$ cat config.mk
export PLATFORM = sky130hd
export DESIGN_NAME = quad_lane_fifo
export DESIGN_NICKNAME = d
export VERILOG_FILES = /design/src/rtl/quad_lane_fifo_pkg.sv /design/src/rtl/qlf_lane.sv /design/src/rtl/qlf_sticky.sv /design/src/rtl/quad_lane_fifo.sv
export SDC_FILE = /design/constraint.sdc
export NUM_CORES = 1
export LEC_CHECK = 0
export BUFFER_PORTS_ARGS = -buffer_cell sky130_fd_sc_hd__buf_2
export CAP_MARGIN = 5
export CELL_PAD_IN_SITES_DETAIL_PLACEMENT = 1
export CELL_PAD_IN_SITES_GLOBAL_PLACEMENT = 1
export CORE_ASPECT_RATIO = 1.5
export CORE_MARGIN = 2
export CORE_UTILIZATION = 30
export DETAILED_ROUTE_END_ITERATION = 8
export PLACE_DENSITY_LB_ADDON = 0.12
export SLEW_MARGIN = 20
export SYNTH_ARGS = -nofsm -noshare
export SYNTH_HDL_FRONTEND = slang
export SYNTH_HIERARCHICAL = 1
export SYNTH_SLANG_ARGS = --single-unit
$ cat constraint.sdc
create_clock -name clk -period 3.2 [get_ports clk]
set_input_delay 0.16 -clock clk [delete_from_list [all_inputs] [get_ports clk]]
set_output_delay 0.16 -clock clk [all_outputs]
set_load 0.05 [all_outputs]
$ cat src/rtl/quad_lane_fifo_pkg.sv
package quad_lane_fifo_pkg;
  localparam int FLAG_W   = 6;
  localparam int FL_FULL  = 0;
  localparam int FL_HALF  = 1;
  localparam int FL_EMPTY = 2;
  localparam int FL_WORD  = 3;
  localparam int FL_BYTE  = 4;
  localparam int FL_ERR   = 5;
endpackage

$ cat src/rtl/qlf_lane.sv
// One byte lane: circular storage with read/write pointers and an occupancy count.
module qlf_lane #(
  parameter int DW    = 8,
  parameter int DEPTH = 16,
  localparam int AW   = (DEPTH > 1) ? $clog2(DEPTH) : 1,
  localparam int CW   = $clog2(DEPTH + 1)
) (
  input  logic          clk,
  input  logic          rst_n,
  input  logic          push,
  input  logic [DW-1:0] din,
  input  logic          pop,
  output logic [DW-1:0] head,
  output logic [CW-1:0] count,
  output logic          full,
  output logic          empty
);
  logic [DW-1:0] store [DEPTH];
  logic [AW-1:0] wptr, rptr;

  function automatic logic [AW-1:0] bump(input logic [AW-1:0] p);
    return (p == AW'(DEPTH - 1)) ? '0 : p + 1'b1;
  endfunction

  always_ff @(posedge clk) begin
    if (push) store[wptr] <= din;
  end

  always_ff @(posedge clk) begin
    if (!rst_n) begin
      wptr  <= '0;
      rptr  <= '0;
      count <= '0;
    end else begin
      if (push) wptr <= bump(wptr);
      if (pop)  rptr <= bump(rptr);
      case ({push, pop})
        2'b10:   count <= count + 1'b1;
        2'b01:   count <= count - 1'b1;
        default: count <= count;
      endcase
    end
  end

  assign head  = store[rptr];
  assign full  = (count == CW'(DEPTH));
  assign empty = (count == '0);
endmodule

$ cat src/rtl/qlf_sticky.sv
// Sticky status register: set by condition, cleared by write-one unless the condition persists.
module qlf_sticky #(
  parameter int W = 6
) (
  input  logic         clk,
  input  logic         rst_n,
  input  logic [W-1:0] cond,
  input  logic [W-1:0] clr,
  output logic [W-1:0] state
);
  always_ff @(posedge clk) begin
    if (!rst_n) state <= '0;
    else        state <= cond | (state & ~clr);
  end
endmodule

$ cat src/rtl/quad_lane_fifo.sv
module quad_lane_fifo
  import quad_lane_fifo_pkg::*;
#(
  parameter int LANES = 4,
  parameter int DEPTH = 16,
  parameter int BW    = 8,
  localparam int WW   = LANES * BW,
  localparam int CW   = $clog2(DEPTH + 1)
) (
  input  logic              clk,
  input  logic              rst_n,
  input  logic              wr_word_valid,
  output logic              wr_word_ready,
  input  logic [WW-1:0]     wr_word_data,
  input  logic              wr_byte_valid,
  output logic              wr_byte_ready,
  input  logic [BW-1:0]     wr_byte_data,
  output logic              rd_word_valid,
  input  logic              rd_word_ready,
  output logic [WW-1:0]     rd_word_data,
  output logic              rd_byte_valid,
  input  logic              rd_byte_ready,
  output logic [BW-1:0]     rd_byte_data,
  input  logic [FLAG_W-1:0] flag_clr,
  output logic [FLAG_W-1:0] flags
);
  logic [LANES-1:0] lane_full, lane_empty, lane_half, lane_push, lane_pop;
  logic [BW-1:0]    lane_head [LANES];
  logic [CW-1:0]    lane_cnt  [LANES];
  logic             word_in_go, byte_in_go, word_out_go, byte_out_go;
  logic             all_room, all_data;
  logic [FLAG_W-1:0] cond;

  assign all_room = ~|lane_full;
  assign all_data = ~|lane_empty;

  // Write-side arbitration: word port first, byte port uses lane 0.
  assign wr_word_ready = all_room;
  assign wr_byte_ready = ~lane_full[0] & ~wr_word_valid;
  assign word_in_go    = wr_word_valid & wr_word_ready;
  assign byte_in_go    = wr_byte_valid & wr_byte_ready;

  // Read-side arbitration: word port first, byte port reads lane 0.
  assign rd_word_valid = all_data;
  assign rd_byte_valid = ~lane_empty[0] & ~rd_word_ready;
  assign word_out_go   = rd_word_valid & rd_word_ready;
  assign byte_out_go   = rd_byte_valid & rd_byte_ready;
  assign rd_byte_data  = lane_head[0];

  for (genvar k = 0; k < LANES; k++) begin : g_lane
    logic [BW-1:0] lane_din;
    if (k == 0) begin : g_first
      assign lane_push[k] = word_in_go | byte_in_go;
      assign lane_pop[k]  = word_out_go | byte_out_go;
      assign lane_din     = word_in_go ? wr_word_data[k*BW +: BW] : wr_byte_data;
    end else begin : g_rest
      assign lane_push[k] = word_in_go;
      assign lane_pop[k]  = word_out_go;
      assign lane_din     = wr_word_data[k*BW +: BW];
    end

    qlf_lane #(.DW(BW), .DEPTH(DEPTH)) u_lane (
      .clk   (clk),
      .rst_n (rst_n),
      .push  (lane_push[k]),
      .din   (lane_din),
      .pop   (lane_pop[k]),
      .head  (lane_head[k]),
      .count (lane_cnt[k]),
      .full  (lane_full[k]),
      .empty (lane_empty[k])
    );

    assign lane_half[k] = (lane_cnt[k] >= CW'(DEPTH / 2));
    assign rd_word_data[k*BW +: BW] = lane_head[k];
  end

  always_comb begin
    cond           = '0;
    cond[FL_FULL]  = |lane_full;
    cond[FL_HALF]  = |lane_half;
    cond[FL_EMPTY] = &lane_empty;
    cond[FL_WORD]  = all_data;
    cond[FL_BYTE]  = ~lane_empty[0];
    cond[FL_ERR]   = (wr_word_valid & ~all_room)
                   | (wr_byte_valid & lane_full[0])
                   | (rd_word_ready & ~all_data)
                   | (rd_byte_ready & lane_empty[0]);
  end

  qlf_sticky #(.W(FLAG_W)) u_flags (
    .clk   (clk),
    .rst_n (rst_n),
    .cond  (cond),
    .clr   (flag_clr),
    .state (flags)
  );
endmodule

## Exercise description
Write out every entry once more, precisely as it stands.

## Answer to this exercise
$ cat config.mk
export PLATFORM = sky130hd
export DESIGN_NAME = quad_lane_fifo
export DESIGN_NICKNAME = d
export VERILOG_FILES = /design/src/rtl/quad_lane_fifo_pkg.sv /design/src/rtl/qlf_lane.sv /design/src/rtl/qlf_sticky.sv /design/src/rtl/quad_lane_fifo.sv
export SDC_FILE = /design/constraint.sdc
export NUM_CORES = 1
export LEC_CHECK = 0
export BUFFER_PORTS_ARGS = -buffer_cell sky130_fd_sc_hd__buf_2
export CAP_MARGIN = 5
export CELL_PAD_IN_SITES_DETAIL_PLACEMENT = 1
export CELL_PAD_IN_SITES_GLOBAL_PLACEMENT = 1
export CORE_ASPECT_RATIO = 1.5
export CORE_MARGIN = 2
export CORE_UTILIZATION = 30
export DETAILED_ROUTE_END_ITERATION = 8
export PLACE_DENSITY_LB_ADDON = 0.12
export SLEW_MARGIN = 20
export SYNTH_ARGS = -nofsm -noshare
export SYNTH_HDL_FRONTEND = slang
export SYNTH_HIERARCHICAL = 1
export SYNTH_SLANG_ARGS = --single-unit
$ cat constraint.sdc
create_clock -name clk -period 3.2 [get_ports clk]
set_input_delay 0.16 -clock clk [delete_from_list [all_inputs] [get_ports clk]]
set_output_delay 0.16 -clock clk [all_outputs]
set_load 0.05 [all_outputs]
$ cat src/rtl/quad_lane_fifo_pkg.sv
package quad_lane_fifo_pkg;
  localparam int FLAG_W   = 6;
  localparam int FL_FULL  = 0;
  localparam int FL_HALF  = 1;
  localparam int FL_EMPTY = 2;
  localparam int FL_WORD  = 3;
  localparam int FL_BYTE  = 4;
  localparam int FL_ERR   = 5;
endpackage

$ cat src/rtl/qlf_lane.sv
// One byte lane: circular storage with read/write pointers and an occupancy count.
module qlf_lane #(
  parameter int DW    = 8,
  parameter int DEPTH = 16,
  localparam int AW   = (DEPTH > 1) ? $clog2(DEPTH) : 1,
  localparam int CW   = $clog2(DEPTH + 1)
) (
  input  logic          clk,
  input  logic          rst_n,
  input  logic          push,
  input  logic [DW-1:0] din,
  input  logic          pop,
  output logic [DW-1:0] head,
  output logic [CW-1:0] count,
  output logic          full,
  output logic          empty
);
  logic [DW-1:0] store [DEPTH];
  logic [AW-1:0] wptr, rptr;

  function automatic logic [AW-1:0] bump(input logic [AW-1:0] p);
    return (p == AW'(DEPTH - 1)) ? '0 : p + 1'b1;
  endfunction

  always_ff @(posedge clk) begin
    if (push) store[wptr] <= din;
  end

  always_ff @(posedge clk) begin
    if (!rst_n) begin
      wptr  <= '0;
      rptr  <= '0;
      count <= '0;
    end else begin
      if (push) wptr <= bump(wptr);
      if (pop)  rptr <= bump(rptr);
      case ({push, pop})
        2'b10:   count <= count + 1'b1;
        2'b01:   count <= count - 1'b1;
        default: count <= count;
      endcase
    end
  end

  assign head  = store[rptr];
  assign full  = (count == CW'(DEPTH));
  assign empty = (count == '0);
endmodule

$ cat src/rtl/qlf_sticky.sv
// Sticky status register: set by condition, cleared by write-one unless the condition persists.
module qlf_sticky #(
  parameter int W = 6
) (
  input  logic         clk,
  input  logic         rst_n,
  input  logic [W-1:0] cond,
  input  logic [W-1:0] clr,
  output logic [W-1:0] state
);
  always_ff @(posedge clk) begin
    if (!rst_n) state <= '0;
    else        state <= cond | (state & ~clr);
  end
endmodule

$ cat src/rtl/quad_lane_fifo.sv
module quad_lane_fifo
  import quad_lane_fifo_pkg::*;
#(
  parameter int LANES = 4,
  parameter int DEPTH = 16,
  parameter int BW    = 8,
  localparam int WW   = LANES * BW,
  localparam int CW   = $clog2(DEPTH + 1)
) (
  input  logic              clk,
  input  logic              rst_n,
  input  logic              wr_word_valid,
  output logic              wr_word_ready,
  input  logic [WW-1:0]     wr_word_data,
  input  logic              wr_byte_valid,
  output logic              wr_byte_ready,
  input  logic [BW-1:0]     wr_byte_data,
  output logic              rd_word_valid,
  input  logic              rd_word_ready,
  output logic [WW-1:0]     rd_word_data,
  output logic              rd_byte_valid,
  input  logic              rd_byte_ready,
  output logic [BW-1:0]     rd_byte_data,
  input  logic [FLAG_W-1:0] flag_clr,
  output logic [FLAG_W-1:0] flags
);
  logic [LANES-1:0] lane_full, lane_empty, lane_half, lane_push, lane_pop;
  logic [BW-1:0]    lane_head [LANES];
  logic [CW-1:0]    lane_cnt  [LANES];
  logic             word_in_go, byte_in_go, word_out_go, byte_out_go;
  logic             all_room, all_data;
  logic [FLAG_W-1:0] cond;

  assign all_room = ~|lane_full;
  assign all_data = ~|lane_empty;

  // Write-side arbitration: word port first, byte port uses lane 0.
  assign wr_word_ready = all_room;
  assign wr_byte_ready = ~lane_full[0] & ~wr_word_valid;
  assign word_in_go    = wr_word_valid & wr_word_ready;
  assign byte_in_go    = wr_byte_valid & wr_byte_ready;

  // Read-side arbitration: word port first, byte port reads lane 0.
  assign rd_word_valid = all_data;
  assign rd_byte_valid = ~lane_empty[0] & ~rd_word_ready;
  assign word_out_go   = rd_word_valid & rd_word_ready;
  assign byte_out_go   = rd_byte_valid & rd_byte_ready;
  assign rd_byte_data  = lane_head[0];

  for (genvar k = 0; k < LANES; k++) begin : g_lane
    logic [BW-1:0] lane_din;
    if (k == 0) begin : g_first
      assign lane_push[k] = word_in_go | byte_in_go;
      assign lane_pop[k]  = word_out_go | byte_out_go;
      assign lane_din     = word_in_go ? wr_word_data[k*BW +: BW] : wr_byte_data;
    end else begin : g_rest
      assign lane_push[k] = word_in_go;
      assign lane_pop[k]  = word_out_go;
      assign lane_din     = wr_word_data[k*BW +: BW];
    end

    qlf_lane #(.DW(BW), .DEPTH(DEPTH)) u_lane (
      .clk   (clk),
      .rst_n (rst_n),
      .push  (lane_push[k]),
      .din   (lane_din),
      .pop   (lane_pop[k]),
      .head  (lane_head[k]),
      .count (lane_cnt[k]),
      .full  (lane_full[k]),
      .empty (lane_empty[k])
    );

    assign lane_half[k] = (lane_cnt[k] >= CW'(DEPTH / 2));
    assign rd_word_data[k*BW +: BW] = lane_head[k];
  end

  always_comb begin
    cond           = '0;
    cond[FL_FULL]  = |lane_full;
    cond[FL_HALF]  = |lane_half;
    cond[FL_EMPTY] = &lane_empty;
    cond[FL_WORD]  = all_data;
    cond[FL_BYTE]  = ~lane_empty[0];
    cond[FL_ERR]   = (wr_word_valid & ~all_room)
                   | (wr_byte_valid & lane_full[0])
                   | (rd_word_ready & ~all_data)
                   | (rd_byte_ready & lane_empty[0]);
  end

  qlf_sticky #(.W(FLAG_W)) u_flags (
    .clk   (clk),
    .rst_n (rst_n),
    .cond  (cond),
    .clr   (flag_clr),
    .state (flags)
  );
endmodule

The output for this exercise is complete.